A Rust library for reverse engineering tasks, including entropy calculation, color-based hex visualization, and PE file analysis

4 releases (2 breaking)

0.3.0 Mar 27, 2024
0.2.2 Mar 20, 2024
0.2.0 Mar 20, 2024
0.1.0 Mar 19, 2024

#8 in #malware-analysis

Download history 7/week @ 2024-09-19 8/week @ 2024-09-26 3/week @ 2024-10-03

181 downloads per month

MIT license

25KB
446 lines

Reverse Engineering Lib 🕵️‍♂️🔍

Welcome to reverse_engineering_lib, your go-to Rust crate for peeling back the layers of binaries and understanding their innards! Whether you're a cybersecurity enthusiast, a malware analyst, or just plain curious about what makes executables tick, this crate has got your back.

Features 🌟

  • Entropy Calculation: Get a sense of the randomness within your binary, a vital clue in spotting packed or encrypted sections.
  • Color-Based Hex Visualization: Turn those drab hex dumps into a vibrant array of colors, because who said reverse engineering couldn't be a visual treat?
  • Detailed PE Analysis: Dive deep into Portable Executable files, extracting juicy details like entry points, section headers, and import/export tables.

Getting Started 🚀

First things first, you'll need Rust installed. If you haven't already, head on over to rustup.rs and follow the instructions.

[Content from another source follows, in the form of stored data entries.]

<file path="src/spisf_defs.svh">
// Constants of the SPI status-flag block: offsets, bit positions, reset values.
// Assumes inclusion by bare name from every design file that needs them.
`ifndef SPISF_DEFS_SVH
`define SPISF_DEFS_SVH

`define SPISF_ADDR_W      8
`define SPISF_OFF_FLAG    8'h00
`define SPISF_OFF_TXA     8'h04
`define SPISF_OFF_TXB     8'h08
`define SPISF_OFF_PORT    8'h0c
`define SPISF_OFF_PEEK    8'h10
`define SPISF_OFF_VEC1    8'h14
`define SPISF_OFF_GCR1    8'h18
`define SPISF_OFF_ISTAT   8'h1c
`define SPISF_OFF_IMASK   8'h20

`define SPISF_FLAG_W      10
`define SPISF_ERR_W       5
`define SPISF_RXW_W       16
`define SPISF_B_TXE       9
`define SPISF_B_RXF       8
`define SPISF_B_RSV7      7
`define SPISF_B_LOST      6
`define SPISF_B_RSV5      5
`define SPISF_RSVD_LO     10
`define SPISF_RSVD_VAL    22'h004000
`define SPISF_FLAG_IMPL   10'h35f
`define SPISF_ERR_OVWR    5'h13
`define SPISF_GCR_EN      0
`define SPISF_EMPTY_BIT   31

`define SPISF_VEC_NONE    5'h00
`define SPISF_VEC_ERR     5'h11
`define SPISF_VEC_RXF     5'h12
`define SPISF_VEC_LOST    5'h13
`define SPISF_VEC_TXE     5'h14

`define SPISF_RESP_OK     2'h0
`define SPISF_RESP_SLVERR 2'h2

`endif

</file>
<file path="src/spisf_pkg.sv">
// Types shared by the SPI status-flag modules.
// Assumes spisf_defs.svh is on the include path.
`include "spisf_defs.svh"

package spisf_pkg;
  typedef logic [`SPISF_ADDR_W-1:0] spisf_addr_t;
  typedef logic [31:0]              spisf_word_t;
  typedef logic [`SPISF_RXW_W-1:0]  spisf_rxw_t;
  typedef logic [`SPISF_FLAG_W-1:0] spisf_flags_t;
  typedef logic [`SPISF_ERR_W-1:0]  spisf_err_t;
  typedef logic [4:0]               spisf_vec_t;
endpackage

</file>
<file path="src/spisf_ifs.sv">
// Internal carriers: register access strobes and receive-buffer handshake.
// Assumes spisf_pkg is compiled first.
interface spisf_reg_if;
  import spisf_pkg::*;
  logic        wr_req;
  spisf_addr_t wr_addr;
  spisf_word_t wr_data;
  logic [3:0]  wr_strb;
  logic        wr_err;
  logic        rd_req;
  spisf_addr_t rd_addr;
  spisf_word_t rd_data;
  logic        rd_err;
  modport bus  (output wr_req, wr_addr, wr_data, wr_strb, rd_req, rd_addr,
                input  wr_err, rd_data, rd_err);
  modport regs (input  wr_req, wr_addr, wr_data, wr_strb, rd_req, rd_addr,
                output wr_err, rd_data, rd_err);
endinterface

interface spisf_rx_if;
  import spisf_pkg::*;
  logic       rx_done;
  spisf_rxw_t rx_word;
  logic       drain;
  spisf_rxw_t port_data;
  spisf_rxw_t stage_data;
  logic       port_full;
  logic       stage_full;
  logic       loaded;
  logic       lost;
  modport ctl (output rx_done, rx_word, drain,
               input  port_data, stage_data, port_full, stage_full, loaded, lost);
  modport buf_side (input  rx_done, rx_word, drain,
                    output port_data, stage_data, port_full, stage_full, loaded, lost);
endinterface

</file>
<file path="src/spisf_axil.sv">
// AXI4-Lite slave front end: turns bus transfers into one-cycle strobes.
// Assumes a master that keeps at most one write and one read under way.
`include "spisf_defs.svh"

module spisf_axil
  import spisf_pkg::*;
(
  input  wire logic   aclk,
  input  wire logic   aresetn,
  input  wire logic   awvalid,
  output logic        awready,
  input  spisf_addr_t awaddr,
  input  wire logic   wvalid,
  output logic        wready,
  input  spisf_word_t wdata,
  input  wire logic [3:0] wstrb,
  output logic        bvalid,
  input  wire logic   bready,
  output logic [1:0]  bresp,
  input  wire logic   arvalid,
  output logic        arready,
  input  spisf_addr_t araddr,
  output logic        rvalid,
  input  wire logic   rready,
  output spisf_word_t rdata,
  output logic [1:0]  rresp,
  spisf_reg_if.bus    rif
);
  logic aw_held;
  logic w_held;
  logic next_aw_held;
  logic next_w_held;
  logic next_rvalid;
  logic ar_take;

  assign rif.wr_req  = aw_held && w_held && !bvalid;
  assign ar_take     = arvalid && arready;
  assign rif.rd_req  = ar_take;
  assign rif.rd_addr = araddr;
  assign next_aw_held = (aw_held || (awvalid && awready)) && !rif.wr_req;
  assign next_w_held  = (w_held || (wvalid && wready)) && !rif.wr_req;
  assign next_rvalid  = ar_take || (rvalid && !rready);

  always_ff @(posedge aclk) begin
    if (!aresetn) begin
      aw_held <= 1'b0;
      w_held  <= 1'b0;
      awready <= 1'b0;
      wready  <= 1'b0;
    end else begin
      aw_held <= next_aw_held;
      w_held  <= next_w_held;
      awready <= !next_aw_held;
      wready  <= !next_w_held;
    end
  end

  always_ff @(posedge aclk) begin
    if (!aresetn) begin
      rif.wr_addr <= '0;
      rif.wr_data <= '0;
      rif.wr_strb <= '0;
    end else begin
      if (awvalid && awready) rif.wr_addr <= awaddr;
      if (wvalid && wready) begin
        rif.wr_data <= wdata;
        rif.wr_strb <= wstrb;
      end
    end
  end

  always_ff @(posedge aclk) begin
    if (!aresetn) begin
      bvalid <= 1'b0;
      bresp  <= `SPISF_RESP_OK;
    end else if (rif.wr_req) begin
      bvalid <= 1'b1;
      bresp  <= rif.wr_err ? `SPISF_RESP_SLVERR : `SPISF_RESP_OK;
    end else if (bready) begin
      bvalid <= 1'b0;
    end
  end

  always_ff @(posedge aclk) begin
    if (!aresetn) begin
      rvalid  <= 1'b0;
      arready <= 1'b0;
      rdata   <= '0;
      rresp   <= `SPISF_RESP_OK;
    end else begin
      rvalid  <= next_rvalid;
      arready <= !next_rvalid;
      if (ar_take) begin
        rdata <= rif.rd_data;
        rresp <= rif.rd_err ? `SPISF_RESP_SLVERR : `SPISF_RESP_OK;
      end
    end
  end
endmodule // spisf_axil

</file>
<file path="src/spisf_rx_holding_stage.sv">
// Receive port and internal holding stage, two words deep.
// Assumes rx_done is a one-cycle pulse from the shift logic.
`include "spisf_defs.svh"

module spisf_rx_holding_stage
  import spisf_pkg::*;
(
  input  wire logic     aclk,
  input  wire logic     aresetn,
  spisf_rx_if.buf_side  rx
);
  logic drain_now;

  assign drain_now = rx.drain && rx.port_full;
  assign rx.loaded = drain_now ? (rx.stage_full || rx.rx_done) : (rx.rx_done && !rx.port_full);
  assign rx.lost   = !drain_now && rx.rx_done && rx.port_full && rx.stage_full;

  always_ff @(posedge aclk) begin
    if (!aresetn) begin
      rx.port_full  <= 1'b0;
      rx.stage_full <= 1'b0;
      rx.port_data  <= '0;
      rx.stage_data <= '0;
    end else if (drain_now) begin
      if (rx.stage_full) begin
        rx.port_data  <= rx.stage_data;
        rx.stage_full <= rx.rx_done;
        if (rx.rx_done) rx.stage_data <= rx.rx_word;
      end else begin
        rx.port_full <= rx.rx_done;
        if (rx.rx_done) rx.port_data <= rx.rx_word;
      end
    end else if (rx.rx_done) begin
      if (!rx.port_full) begin
        rx.port_data <= rx.rx_word;
        rx.port_full <= 1'b1;
      end else begin
        // Overrun lands in the stage, never the port
        rx.stage_data <= rx.rx_word;
        rx.stage_full <= 1'b1;
      end
    end
  end
endmodule // spisf_rx_holding_stage

</file>
<file path="src/spisf_top.sv">
// SPI status-flag block: flag register, receive port, vector and interrupt.
// Assumes shift, receive and error detection logic on the same aclk.
`include "spisf_defs.svh"

// Function
// - Word into shifter sets transmit-empty flag
// - Transmit data write or disable clears it
// - Word into receive port sets receive-full
// - Port read clears; debug peek does not
// - Vector read reporting receive-full clears it
// - Write one, disable or reset clear receive-full
// - Write-one clear discards pending port word
// - Full holding stage refills emptied port
// - Lost word sets overrun flag
// - Write one or overrun vector read clear
// - Port read never clears overrun
// - Overrun overwrites holding stage, not port
// - Error bits 0, 1 or 4 with both buffers full flag overrun
// - Error flags write-one-clear, reset zero
// - Reserved bits fixed value, writes ignored
module spisf_top
  import spisf_pkg::*;
(
  input  wire logic        aclk,
  input  wire logic        aresetn,
  input  wire logic        s_awvalid,
  output logic             s_awready,
  input  spisf_addr_t      s_awaddr,
  input  wire logic        s_wvalid,
  output logic             s_wready,
  input  spisf_word_t      s_wdata,
  input  wire logic [3:0]  s_wstrb,
  output logic             s_bvalid,
  input  wire logic        s_bready,
  output logic [1:0]       s_bresp,
  input  wire logic        s_arvalid,
  output logic             s_arready,
  input  spisf_addr_t      s_araddr,
  output logic             s_rvalid,
  input  wire logic        s_rready,
  output spisf_word_t      s_rdata,
  output logic [1:0]       s_rresp,
  input  wire logic        shift_load,
  input  wire logic        rx_done,
  input  spisf_rxw_t       rx_word,
  input  spisf_err_t       err_set,
  output logic             tx_write,
  output spisf_rxw_t       tx_word,
  output logic             tx_word_sel,
  output logic             enable,
  output logic             irq
);
  spisf_reg_if rif ();
  spisf_rx_if  rx ();

  logic         tx_empty_flag;
  logic         rx_full_flag;
  logic         rx_lost_flag;
  spisf_err_t   err_flags;
  spisf_flags_t flag_word;
  spisf_flags_t irq_status;
  spisf_flags_t irq_mask;
  spisf_flags_t events;
  spisf_vec_t   vec_code;
  spisf_addr_t  wa;
  spisf_addr_t  ra;
  logic         wr_flag;
  logic         wr_txa;
  logic         wr_txb;
  logic         wr_gcr;
  logic         wr_imask;
  logic         rd_port;
  logic         rd_peek;
  logic         rd_vec;
  logic         rd_istat;
  logic         dis_wr;
  spisf_flags_t w1c;
  logic         lost_set;
  spisf_flags_t mask_wr;

  ////////////////////////////////////////////////////////////////////////////
  spisf_axil u_axil (
    .aclk    (aclk),
    .aresetn (aresetn),
    .awvalid (s_awvalid),
    .awready (s_awready),
    .awaddr  (s_awaddr),
    .wvalid  (s_wvalid),
    .wready  (s_wready),
    .wdata   (s_wdata),
    .wstrb   (s_wstrb),
    .bvalid  (s_bvalid),
    .bready  (s_bready),
    .bresp   (s_bresp),
    .arvalid (s_arvalid),
    .arready (s_arready),
    .araddr  (s_araddr),
    .rvalid  (s_rvalid),
    .rready  (s_rready),
    .rdata   (s_rdata),
    .rresp   (s_rresp),
    .rif     (rif.bus)
  );

  spisf_rx_holding_stage u_rx_holding_stage (
    .aclk    (aclk),
    .aresetn (aresetn),
    .rx      (rx.buf_side)
  );

  ////////////////////////////////////////////////////////////////////////////
  // Decode
  assign wa       = {rif.wr_addr[`SPISF_ADDR_W-1:2], 2'h0};
  assign ra       = {rif.rd_addr[`SPISF_ADDR_W-1:2], 2'h0};
  assign wr_flag  = rif.wr_req && (wa == `SPISF_OFF_FLAG);
  assign wr_txa   = rif.wr_req && (wa == `SPISF_OFF_TXA);
  assign wr_txb   = rif.wr_req && (wa == `SPISF_OFF_TXB);
  assign wr_gcr   = rif.wr_req && (wa == `SPISF_OFF_GCR1);
  assign wr_imask = rif.wr_req && (wa == `SPISF_OFF_IMASK);
  assign rd_port  = rif.rd_req && (ra == `SPISF_OFF_PORT);
  assign rd_peek  = rif.rd_req && (ra == `SPISF_OFF_PEEK);
  assign rd_vec   = rif.rd_req && (ra == `SPISF_OFF_VEC1);
  assign rd_istat = rif.rd_req && (ra == `SPISF_OFF_ISTAT);
  assign dis_wr   = wr_gcr && rif.wr_strb[0] && !rif.wr_data[`SPISF_GCR_EN];
  // Reserved flag bits never take a write-one clear
  assign w1c = {{2{rif.wr_strb[1]}}, {8{rif.wr_strb[0]}}}
               & rif.wr_data[`SPISF_FLAG_W-1:0] & `SPISF_FLAG_IMPL
               & {`SPISF_FLAG_W{wr_flag}};

  always_comb begin
    rif.wr_err = !(wr_flag || wr_txa || wr_txb || wr_gcr || wr_imask);
  end

  assign flag_word = {tx_empty_flag, rx_full_flag, 1'b0, rx_lost_flag, 1'b0, err_flags};

  ////////////////////////////////////////////////////////////////////////////
  // Vector: highest pending unmasked source
  always_comb begin
    if (|(err_flags & irq_mask[`SPISF_ERR_W-1:0]))
      vec_code = `SPISF_VEC_ERR;
    else if (rx_lost_flag && irq_mask[`SPISF_B_LOST])
      vec_code = `SPISF_VEC_LOST;
    else if (rx_full_flag && irq_mask[`SPISF_B_RXF])
      vec_code = `SPISF_VEC_RXF;
    else if (tx_empty_flag && irq_mask[`SPISF_B_TXE])
      vec_code = `SPISF_VEC_TXE;
    else
      vec_code = `SPISF_VEC_NONE;
  end

  // Read mux
  always_comb begin
    rif.rd_data = '0;
    rif.rd_err  = 1'b0;
    case (ra)
      `SPISF_OFF_FLAG:
        rif.rd_data = {`SPISF_RSVD_VAL, flag_word};
      `SPISF_OFF_PORT, `SPISF_OFF_PEEK: begin
        rif.rd_data[`SPISF_RXW_W-1:0] = rx.port_data;
        rif.rd_data[`SPISF_EMPTY_BIT] = !rx.port_full;
      end
      `SPISF_OFF_VEC1:
        rif.rd_data[4:0] = vec_code;
      `SPISF_OFF_GCR1:
        rif.rd_data[`SPISF_GCR_EN] = enable;
      `SPISF_OFF_ISTAT:
        rif.rd_data[`SPISF_FLAG_W-1:0] = irq_status;
      `SPISF_OFF_IMASK:
        rif.rd_data[`SPISF_FLAG_W-1:0] = irq_mask;
      `SPISF_OFF_TXA, `SPISF_OFF_TXB:
        rif.rd_data = '0;
      default:
        rif.rd_err = 1'b1;
    endcase
  end

  ////////////////////////////////////////////////////////////////////////////
  // Receive path control
  assign rx.rx_done = rx_done;
  assign rx.rx_word = rx_word;
  // Port read, or write-one clear of receive-full, drops the port word; a full stage refills the port
  assign rx.drain = rd_port || w1c[`SPISF_B_RXF];

  // Lost word, or error bit 0, 1 or 4 while both buffers hold unread words
  assign lost_set = rx.lost ||
                    (|(err_set & `SPISF_ERR_OVWR) && rx.port_full && rx.stage_full);

  ////////////////////////////////////////////////////////////////////////////
  // Flags; each set term is tested first
  always_ff @(posedge aclk) begin
    if (!aresetn)
      tx_empty_flag <= 1'b0;
    else if (shift_load)
      tx_empty_flag <= 1'b1;
    else if (wr_txa || wr_txb || dis_wr)
      tx_empty_flag <= 1'b0;
  end

  always_ff @(posedge aclk) begin
    if (!aresetn)
      rx_full_flag <= 1'b0;
    else if (rx.loaded)
      rx_full_flag <= 1'b1;
    else if (rd_port || w1c[`SPISF_B_RXF] || dis_wr ||
             (rd_vec && vec_code == `SPISF_VEC_RXF))
      rx_full_flag <= 1'b0;
  end

  // Port reads leave overrun alone
  always_ff @(posedge aclk) begin
    if (!aresetn)
      rx_lost_flag <= 1'b0;
    else if (lost_set)
      rx_lost_flag <= 1'b1;
    else if (w1c[`SPISF_B_LOST] || (rd_vec && vec_code == `SPISF_VEC_LOST))
      rx_lost_flag <= 1'b0;
  end

  for (genvar i = 0; i < `SPISF_ERR_W; i++) begin : g_err
    always_ff @(posedge aclk) begin
      if (!aresetn)
        err_flags[i] <= 1'b0;
      else if (err_set[i])
        err_flags[i] <= 1'b1;
      else if (w1c[i] || dis_wr)
        err_flags[i] <= 1'b0;
    end
  end

  ////////////////////////////////////////////////////////////////////////////
  // Control, transmit hand-off, interrupt
  always_ff @(posedge aclk) begin
    if (!aresetn)
      enable <= 1'b0;
    else if (wr_gcr && rif.wr_strb[0])
      enable <= rif.wr_data[`SPISF_GCR_EN];
  end

  always_ff @(posedge aclk) begin
    if (!aresetn) begin
      tx_write    <= 1'b0;
      tx_word     <= '0;
      tx_word_sel <= 1'b0;
    end else begin
      tx_write <= wr_txa || wr_txb;
      if (wr_txa || wr_txb) begin
        tx_word     <= rif.wr_data[`SPISF_RXW_W-1:0];
        tx_word_sel <= wr_txb;
      end
    end
  end

  assign events = {shift_load, rx.loaded, 1'b0, lost_set, 1'b0, err_set};

  // Mask keeps only implemented flag positions
  assign mask_wr = rif.wr_data[`SPISF_FLAG_W-1:0] & `SPISF_FLAG_IMPL;

  always_ff @(posedge aclk) begin
    if (!aresetn)
      irq_status <= '0;
    else if (rd_istat)
      irq_status <= events;
    else
      irq_status <= irq_status | events;
  end

  always_ff @(posedge aclk) begin
    if (!aresetn)
      irq_mask <= '0;
    else if (wr_imask) begin
      if (rif.wr_strb[0]) irq_mask[7:0] <= mask_wr[7:0];
      if (rif.wr_strb[1]) irq_mask[9:8] <= mask_wr[9:8];
    end
  end

  always_ff @(posedge aclk) begin
    if (!aresetn)
      irq <= 1'b0;
    else
      irq <= |(irq_status & irq_mask);
  end
endmodule // spisf_top

</file>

Once Rust is ready to go, clone the repo and navigate into your project directory:

git clone https://github.com/bdr-pro/reverse_engineering_lib.git
cd reverse_engineering_lib

Usage 🛠

Calculating the entropy of a binary is as simple as:


let entropy = calculate_entropy("path/to/your/binary.exe").unwrap();
println!("Entropy: {}", entropy);

For a color-based perspective of your binary:

let color_data = color_based_hex("path/to/binary.exe").unwrap();
// Implement your logic to visualize color_data

And to extract detailed PE information:

let details = extract_detail_exe("path/to/binary.exe").unwrap();
for (key, value) in details.iter() {
    println!("{}: {}", key, value);
}

Cli Mode 🖥️

The main function is in the main.rs file. It is a showcase of the library's capabilities by using the library's functions to analyze a binary file in cli mode.

Contributing 🤝

Got ideas on how to make reverse_engineering_lib even better? Pull requests are more than welcome! Whether it's adding new features, improving documentation, or fixing bugs, your contributions are what make the open-source community amazing.

License 📜

reverse_engineering_lib is distributed under the MIT License. See LICENSE for more information.

Acknowledgments 💖

Big shoutout to the developers of the Rust programming language, the creators of the sha2, rand, and goblin crates, and everyone in the cybersecurity community who shares their knowledge and tools. You rock!

Example main.rs 📂

For a practical example of how to use reverse_engineering_lib, check out the provided main.rs file in the repository. It's a ready-to-run showcase of the library's capabilities.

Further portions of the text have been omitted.